I do not quite understand the RoIAlignRotated operation (from mmcv.ops https://mmcv.readthedocs.io/en/v1.3.4/_modules/mmcv/ops/roi_align_rotated.html?highlight=roialignrotated) / it does not what I expect it todo.
I expect it to work as describe in Oriented-RCNN (https://arxiv.org/abs/2108.05699). To test it, I've written the following script:
import cv2
import numpy as np
import torch
import math
from mmcv.ops import RoIAlignRotated
box = [[98.0, 97.0], [82.0, 103.0], [79.0, 98.0], [96.0, 91.0]]
box = cv2.minAreaRect(np.array(box).astype(np.int64))
box = torch.tensor([box[0][0], box[0][1], box[1][0], box[1][1], box[2]]).unsqueeze(0).to("cuda")
box = box.to(torch.int64).to(torch.float)
box[..., -1] = math.pi / 2 # set angle to pi / 2 (rad) for test purpose (see opencv def. https://github.com/open-mmlab/mmrotate/blob/main/docs/en/intro.md)

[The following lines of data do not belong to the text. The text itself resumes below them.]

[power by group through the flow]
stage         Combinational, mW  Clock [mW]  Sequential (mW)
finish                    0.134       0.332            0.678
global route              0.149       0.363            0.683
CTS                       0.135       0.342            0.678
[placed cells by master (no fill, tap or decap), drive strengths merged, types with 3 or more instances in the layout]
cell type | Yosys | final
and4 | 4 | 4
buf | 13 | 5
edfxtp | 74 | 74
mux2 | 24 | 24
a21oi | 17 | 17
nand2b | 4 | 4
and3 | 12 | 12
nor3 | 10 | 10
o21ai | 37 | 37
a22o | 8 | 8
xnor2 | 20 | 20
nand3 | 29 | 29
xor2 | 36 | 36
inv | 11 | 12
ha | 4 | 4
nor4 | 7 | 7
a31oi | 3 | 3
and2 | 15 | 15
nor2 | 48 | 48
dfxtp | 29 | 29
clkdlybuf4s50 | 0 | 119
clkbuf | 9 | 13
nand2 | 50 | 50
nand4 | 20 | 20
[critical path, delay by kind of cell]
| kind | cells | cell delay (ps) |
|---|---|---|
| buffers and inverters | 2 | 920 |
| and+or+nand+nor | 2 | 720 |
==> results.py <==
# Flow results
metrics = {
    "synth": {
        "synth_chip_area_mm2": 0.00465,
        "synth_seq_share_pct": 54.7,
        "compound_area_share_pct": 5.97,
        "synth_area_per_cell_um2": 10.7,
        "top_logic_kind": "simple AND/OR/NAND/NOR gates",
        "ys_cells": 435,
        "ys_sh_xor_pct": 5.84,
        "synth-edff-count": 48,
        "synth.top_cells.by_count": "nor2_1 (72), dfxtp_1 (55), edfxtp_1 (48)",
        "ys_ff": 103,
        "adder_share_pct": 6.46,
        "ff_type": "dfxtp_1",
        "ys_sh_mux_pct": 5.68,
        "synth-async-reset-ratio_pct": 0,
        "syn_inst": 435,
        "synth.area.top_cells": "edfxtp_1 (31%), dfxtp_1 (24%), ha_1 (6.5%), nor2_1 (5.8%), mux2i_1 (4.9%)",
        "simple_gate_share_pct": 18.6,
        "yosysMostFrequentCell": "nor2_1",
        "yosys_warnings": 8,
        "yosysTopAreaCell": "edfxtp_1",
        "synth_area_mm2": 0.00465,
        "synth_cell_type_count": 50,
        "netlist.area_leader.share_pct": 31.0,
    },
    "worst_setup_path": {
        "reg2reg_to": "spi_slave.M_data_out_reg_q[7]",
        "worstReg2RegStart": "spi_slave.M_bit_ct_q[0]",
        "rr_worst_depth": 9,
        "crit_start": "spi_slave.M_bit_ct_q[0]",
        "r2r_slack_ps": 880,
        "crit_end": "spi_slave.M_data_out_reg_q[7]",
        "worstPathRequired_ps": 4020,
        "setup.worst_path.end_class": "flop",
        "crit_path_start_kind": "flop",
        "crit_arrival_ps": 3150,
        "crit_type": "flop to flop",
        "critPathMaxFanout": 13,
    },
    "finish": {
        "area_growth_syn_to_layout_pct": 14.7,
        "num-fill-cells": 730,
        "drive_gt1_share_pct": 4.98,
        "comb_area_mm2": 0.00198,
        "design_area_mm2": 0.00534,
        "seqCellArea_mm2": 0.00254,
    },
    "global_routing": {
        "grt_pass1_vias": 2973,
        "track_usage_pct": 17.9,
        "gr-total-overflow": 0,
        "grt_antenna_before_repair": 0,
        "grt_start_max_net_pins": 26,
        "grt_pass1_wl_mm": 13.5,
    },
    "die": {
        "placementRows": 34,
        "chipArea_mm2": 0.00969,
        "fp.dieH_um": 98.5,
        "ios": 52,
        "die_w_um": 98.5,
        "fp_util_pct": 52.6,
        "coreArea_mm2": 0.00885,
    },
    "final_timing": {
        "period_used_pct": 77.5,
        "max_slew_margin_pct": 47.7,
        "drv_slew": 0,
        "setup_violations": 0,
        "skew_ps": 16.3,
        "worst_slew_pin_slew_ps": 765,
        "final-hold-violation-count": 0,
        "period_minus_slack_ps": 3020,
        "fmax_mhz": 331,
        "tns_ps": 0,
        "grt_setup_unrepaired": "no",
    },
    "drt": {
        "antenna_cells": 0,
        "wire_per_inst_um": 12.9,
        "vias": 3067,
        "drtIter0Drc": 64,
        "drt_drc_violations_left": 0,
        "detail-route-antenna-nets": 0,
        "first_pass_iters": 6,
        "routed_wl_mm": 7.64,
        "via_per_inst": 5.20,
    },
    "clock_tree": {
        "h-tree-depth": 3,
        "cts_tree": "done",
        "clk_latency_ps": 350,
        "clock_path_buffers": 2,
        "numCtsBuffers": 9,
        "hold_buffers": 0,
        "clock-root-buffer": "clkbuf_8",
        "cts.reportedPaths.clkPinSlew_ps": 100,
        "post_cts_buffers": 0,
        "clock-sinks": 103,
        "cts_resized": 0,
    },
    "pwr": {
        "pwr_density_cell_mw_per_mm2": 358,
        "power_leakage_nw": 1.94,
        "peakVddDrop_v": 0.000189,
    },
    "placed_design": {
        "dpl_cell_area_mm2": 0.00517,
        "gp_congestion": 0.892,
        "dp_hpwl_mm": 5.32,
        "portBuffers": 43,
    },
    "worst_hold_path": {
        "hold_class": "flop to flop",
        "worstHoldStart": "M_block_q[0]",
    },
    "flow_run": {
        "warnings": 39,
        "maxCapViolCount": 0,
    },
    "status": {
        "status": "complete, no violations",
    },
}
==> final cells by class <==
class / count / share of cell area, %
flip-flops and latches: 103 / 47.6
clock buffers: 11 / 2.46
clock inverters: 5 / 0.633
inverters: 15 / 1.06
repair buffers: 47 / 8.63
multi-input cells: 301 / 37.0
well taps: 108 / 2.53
### design/flow/config.mk
export PLATFORM = sky130hd
export DESIGN_NAME = timer_4
export DESIGN_NICKNAME = timer_4
export VERILOG_FILES = /design/flow/design.v
export SDC_FILE = /design/flow/constraint.sdc
export NUM_CORES = 4
export LEC_CHECK = 1
export CORE_AREA = 10 10 112 112
export DIE_AREA = 0 0 122 122
### design/flow/constraint.sdc
current_design timer_4

set clk_period 3.5
set clk_io_pct 0.2

create_clock -name clk0 -period $clk_period [get_ports {clk}]

set non_clock_inputs [all_inputs -no_clocks]
set_input_delay [expr $clk_period * $clk_io_pct] -clock clk0 $non_clock_inputs
set_output_delay [expr $clk_period * $clk_io_pct] -clock clk0 [all_outputs]
### design/flow/design.v
module timer_4 (
    input clk,
    input rst,
    output reg maxval,
    output reg [26:0] value
  );
  localparam SIZE = 5'h1b;
  localparam DIV = 1'h0;
  localparam TOP = 29'h047868bf;
  localparam UP = 1'h1;
  reg [26:0] M_ctr_d, M_ctr_q = 1'h0;
  localparam MAX_VALUE = 29'h047868bf;
  always @* begin
    M_ctr_d = M_ctr_q;
    value = M_ctr_q[0+26-:27];
    maxval = 1'h0;
    if (1'h1) begin
      M_ctr_d = M_ctr_q + 1'h1;
      if (1'h1 && M_ctr_q == 29'h047868bf) begin
        M_ctr_d = 1'h0;
        maxval = 1'h1;
      end
    end else begin
      M_ctr_d = M_ctr_q - 1'h1;
      if (1'h1 && M_ctr_q == 1'h0) begin
        M_ctr_d = 29'h047868bf;
      end
    end
  end
  always @(posedge clk) begin
    if (rst == 1'b1) begin
      M_ctr_q <= 1'h0;
    end else begin
      M_ctr_q <= M_ctr_d;
    end
  end
endmodule
### design/flow/run.sh
#!/bin/bash
# OpenROAD 26Q1-2900-gdf79404cd8, Yosys 0.63+post, stock flow scripts
make -C /OpenROAD-flow-scripts/flow DESIGN_CONFIG=/design/flow/config.mk WORK_HOME=/design/flow/orfs finish
==> results.yml <==
# implementation run metrics
synthesis:
  yosys_cells: 159
  yosys_area_um2: 1359
  yosysWarnings: 1
  syn_inst: 159
  avgSynthCellArea_um2: 8.546
  ys.flops: 27
  ys_types: 33
  ys_seq_share_pct: 39.78
  syn_area_um2: 1359
layout:
  area_growth_pct: 34.44
  final_cell_count_no_fill: 322
  reg.largest.list: "M_ctr_q x27"
  mostFrequentLayoutCell: "clkdlybuf4s50_1"
  largest_register: "M_ctr_q"
  n_fill_cell: 1113
  drive_above_1_share_pct: 5.914
  lay_top_cells: "29 x clkdlybuf4s50_1, 27 x dfxtp_1, 16 x nor2_1, 13 x a21oi_1, 12 x nand3_1"
  largest_reg_flops: 27
die:
  die-area_um2: 14880
  die_h_um: 122
  rows: 37
  fp.dieW_um: 122
  fp_util_pct: 13.28
  design.core.area_um2: 10230
  io-pin-count: 30
setup_path:
  r2r-start: "M_ctr_q[0]"
  required_ns: 2.80
  path_max_fanout: 5
  timing.rr.end: "M_ctr_q[26]"
  arrival_ns: 2.05
  crit_type: "reg -> out"
  critPathSlowestCell: "clkdlybuf4s50_1"
  critPathMaxStageDelay_ns: 0.52
  crit_buf_inv: 1
  crit_family: "simple AND/OR/NAND/NOR gates"
  ff2ff_setup_slack_ns: 1.25
  ff2ff_path_depth: 5
  crit_chain: "ha_1, and4_2, nand2_1, nor3_1, clkdlybuf4s50_1"
  critPathLaunchType: "flip-flop"
  cp-end-kind: "output port"
placement:
  dp.cells: 318
  dp_hpwl_um: 2937
  io_buffers: 29
  globalplace.congestion: 0.8229
routing:
  vias: 1252
  ant_nets: 0
  n_antenna_cell: 0
  first_pass_iters: 4
  vias_per_cell: 3.888
  drtIter0Drc: 87
  drt-wirelength-per-cell_um: 12.36
  wirelength_um: 3980
  drc_errors: 0
worst_hold_path:
  min_from: "M_ctr_q[0]"
  hold-path-cell-count: 1
  hold_class: "reg -> reg"
  hold_end: "M_ctr_q[0]"
timing:
  fmax_mhz: 364.2
  setup-violations-final: 0
  hold_violations: 0
  skew_ns: 0.005505
  fin_hold_ws_ns: 0.4891
  fin_setup_tns_ns: 0
  period_needed_ns: 2.746
  period_used_pct: 78.45
  worst_pin_slew_ns: 0.3930
  max_slew_margin_pct: 73.72
  rsz0062_at_grt: "false"
  drv_slew: 0
grt:
  grt_max_degree: 24
  antenna_found_initial: 0
  grtUsageTotal_pct: 5.147
  grt_pass1_vias: 1147
  grt_overflow: 0
  grt_pass1_wl_um: 6223
clocking:
  hold_buffers: 0
  cts-root-buf: "clkbuf_8"
  numCtsBuffers: 3
  clk_pin_slew_ns: 0.09
  tritoncts: "done"
  cts_sinks: 27
  htree_levels: 1
  cts_buffer_depth: 2
  cts_setup_buffers: 0
  worstSkewPairLatency_ns: 0.27
  cts_resized: 0
power_and_ir_drop:
  leakage_nw: 0.4935
  vdd_drop_max_uv: 126.7
  power_density_nw_per_um2: 281.4
run_status:
  status: "finished clean"
job:
  warning_count: 25
  cap_violations: 0
-- cells in the mapped netlist --
cell | n | area share [%]
or3_1 | 5 | 2.3
nor4_1 | 3 | 1.4
nand4_1 | 9 | 4.1
o21ai_0 | 6 | 2.2
xnor2_1 | 9 | 5.8
nand3_4 | 1 | 1.3
and4_2 | 1 | 0.74
or4_4 | 1 | 0.83
nand3_1 | 12 | 4.4
and4_1 | 2 | 1.3
buf_6 | 2 | 1.7
inv_1 | 6 | 1.7
o41ai_1 | 2 | 1.3
o31ai_2 | 1 | 0.92
buf_2 | 2 | 0.74
nor2b_1 | 1 | 0.46
clkbuf_2 | 1 | 0.37
nor4b_1 | 3 | 1.9
nor2_1 | 16 | 4.4
nand4bb_1 | 1 | 0.83
and3_1 | 2 | 0.92
nand4_2 | 1 | 0.92
o31ai_1 | 5 | 2.8
nand2_1 | 8 | 2.2
ha_1 | 1 | 0.92
nor3_1 | 5 | 1.8
dfxtp_1 | 27 | 40
a21oi_1 | 13 | 4.8
clkbuf_1 | 2 | 0.55
xor2_1 | 3 | 1.9
or3_2 | 1 | 0.55
or3_4 | 1 | 0.83
or4_1 | 6 | 3.3
-- layer usage --
layer | global-route usage (%) | vias up | part of all wire (%)
met5 | 0 | - | 0
met1 | 7.116 | 567 | 48
met2 | 7.537 | 31 | 42
li1 | - | 652 | -
met4 | 0.2981 | 0 | 0.38
met3 | 2.394 | 2 | 9.9
-- metrics by stage --
| stage | instance area, um^2 | utilization [%] | power, mW | setup slack [ns] |
|---|---|---|---|---|
| finish | 1827 | 17.85 | 0.5140 | 0.7542 |
| global route | 1827 | 17.85 | 0.5334 | 0.5885 |
| CTS | 1827 | 17.85 | 0.5191 | 0.6903 |
| detailed placement | 1782 | 17.41 | 0.3414 | 1.006 |
| global placement | 1782 | 17.41 | 0.3410 | 1.025 |
| floorplan | 1359 | - | 0.3296 | 1.526 |
-- logic make-up (layout without fill, tap and decap cells) --
| logic type | count (synthesis) | count (layout) | share of synthesized area, % |
|---|---|---|---|
| and+or+nand+nor | 79 | 79 | 34.62 |
| xor gates and xnor gates | 12 | 12 | 7.735 |
| AOI/OAI and AO/OA | 27 | 27 | 11.97 |
| DFF | 27 | 27 | 39.78 |
| buffers and inverters | 13 | 40 | 4.972 |
| adders and majority gates | 1 | 1 | 0.9207 |
-- area by class of cell --
type	count	area (um^2)	share of cell area, %
Multi-Input combinational cell	119	750.7	41.10
Sequential cell	27	540.5	29.59
Timing Repair Buffer	30	297.8	16.30
Tap cell	136	170.2	9.315
Clock buffer	4	45.04	2.466
Inverter	6	22.52	1.233
-- power by group --
group | internal (mW) | total [mW] | switching (mW)
Clock | 0.0816 | 0.180 | 0.0985
Sequential | 0.310 | 0.314 | 0.00423
Combinational | 0.00961 | 0.0198 | 0.0102
Total | 0.401 | 0.514 | 0.113
-- worst reg2reg max path: stages, from the launching register on --
cell     delay (ns)
dfxtp_1        0.41
ha_1           0.25
nand4_2        0.20
or4_4          0.67
or4_1          0.52
a21oi_1        0.14
-- how the worst max path moves through the flow --
stage | from | endpoint | slack, ns | cells past startpoint
4_1_cts | M_ctr_q[0] | maxval | 0.69 | 5
6_report | M_ctr_q[0] | maxval | 0.75 | 5
5_1_grt | M_ctr_q[0] | maxval | 0.59 | 5
Power and IR drop assume default switching activity.
## flow/run.sh

```bash
#!/bin/bash
# OpenROAD 26Q1-2900-gdf79404cd8, Yosys 0.63+post, stock flow scripts
make -C /OpenROAD-flow-scripts/flow DESIGN_CONFIG=/design/flow/config.mk WORK_HOME=/design/flow/orfs finish
```

## flow/config.mk

```make
export PLATFORM = sky130hd
export DESIGN_NAME = alu
export DESIGN_NICKNAME = alu
export VERILOG_FILES = /design/flow/design.v
export SDC_FILE = /design/flow/constraint.sdc
export NUM_CORES = 4
export LEC_CHECK = 1
export CORE_UTILIZATION = 40
```

## flow/constraint.sdc

```tcl
current_design alu

set clk_period 10.7
set clk_io_pct 0.2

create_clock -name clk0 -period $clk_period

set non_clock_inputs [all_inputs -no_clocks]
set_input_delay [expr $clk_period * $clk_io_pct] -clock clk0 $non_clock_inputs
set_output_delay [expr $clk_period * $clk_io_pct] -clock clk0 [all_outputs]
```
[config.mk]
export PLATFORM = sky130hd
export DESIGN_NAME = sense
export DESIGN_NICKNAME = sense
export VERILOG_FILES = /design/flow/design.v
export SDC_FILE = /design/flow/constraint.sdc
export NUM_CORES = 4
export LEC_CHECK = 1
export CORE_UTILIZATION = 50
[constraint.sdc]
current_design sense

set clk_period 5.5
set clk_io_pct 0.2

create_clock -name clk0 -period $clk_period [get_ports {clk}]

set non_clock_inputs [all_inputs -no_clocks]
set_input_delay [expr $clk_period * $clk_io_pct] -clock clk0 $non_clock_inputs
set_output_delay [expr $clk_period * $clk_io_pct] -clock clk0 [all_outputs]
[run.sh]
#!/bin/bash
# OpenROAD 26Q1-2900-gdf79404cd8, Yosys 0.63+post, stock flow scripts
make -C /OpenROAD-flow-scripts/flow DESIGN_CONFIG=/design/flow/config.mk WORK_HOME=/design/flow/orfs finish
### run.sh
#!/bin/bash
# OpenROAD 26Q1-2900-gdf79404cd8, Yosys 0.63+post, stock flow scripts
make -C /OpenROAD-flow-scripts/flow DESIGN_CONFIG=/design/flow/config.mk WORK_HOME=/design/flow/orfs finish
### config.mk
export PLATFORM = sky130hd
export DESIGN_NAME = sevenSegDigit
export DESIGN_NICKNAME = sevenSegDigit
export VERILOG_FILES = /design/flow/design.v
export SDC_FILE = /design/flow/constraint.sdc
export NUM_CORES = 4
export LEC_CHECK = 1
export CORE_AREA = 10 10 70 70
export DIE_AREA = 0 0 80 80
### constraint.sdc
current_design sevenSegDigit

set clk_period 2.4
set clk_io_pct 0.2

create_clock -name clk0 -period $clk_period

set non_clock_inputs [all_inputs -no_clocks]
set_input_delay [expr $clk_period * $clk_io_pct] -clock clk0 $non_clock_inputs
set_output_delay [expr $clk_period * $clk_io_pct] -clock clk0 [all_outputs]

box = torch.cat((torch.zeros((1,1)).to("cuda"), box), dim=-1)
r_ = RoIAlignRotated(
output_size=(int(box[0,4].item()), int(box[0,3].item())),
spatial_scale=1,
sampling_ratio=0,
clockwise=True
)
image = cv2.imread("image.tif") # type: ignore
tens = torch.tensor(image).permute((2, 0, 1)).unsqueeze(0).to("cuda").float()
z = r_.forward(tens, box)
z = z.detach().clone().cpu()[0].permute((1, 2, 0)).to(torch.int64).numpy()
cv2.imwrite(f"test_roi_align.png", z) # type: ignore
I'm expecting it to extract and rotate the box from the image. As far as I understand, after the rotation, it is doing an Average Pooling, which I prevent by setting the output size of the RoIAlignRotated equal to the box size. However 'z' is not the expected image part, but just some random colors (see image at the end). Does somebody have an idea, what I'm understanding/doing wrong? Thank you!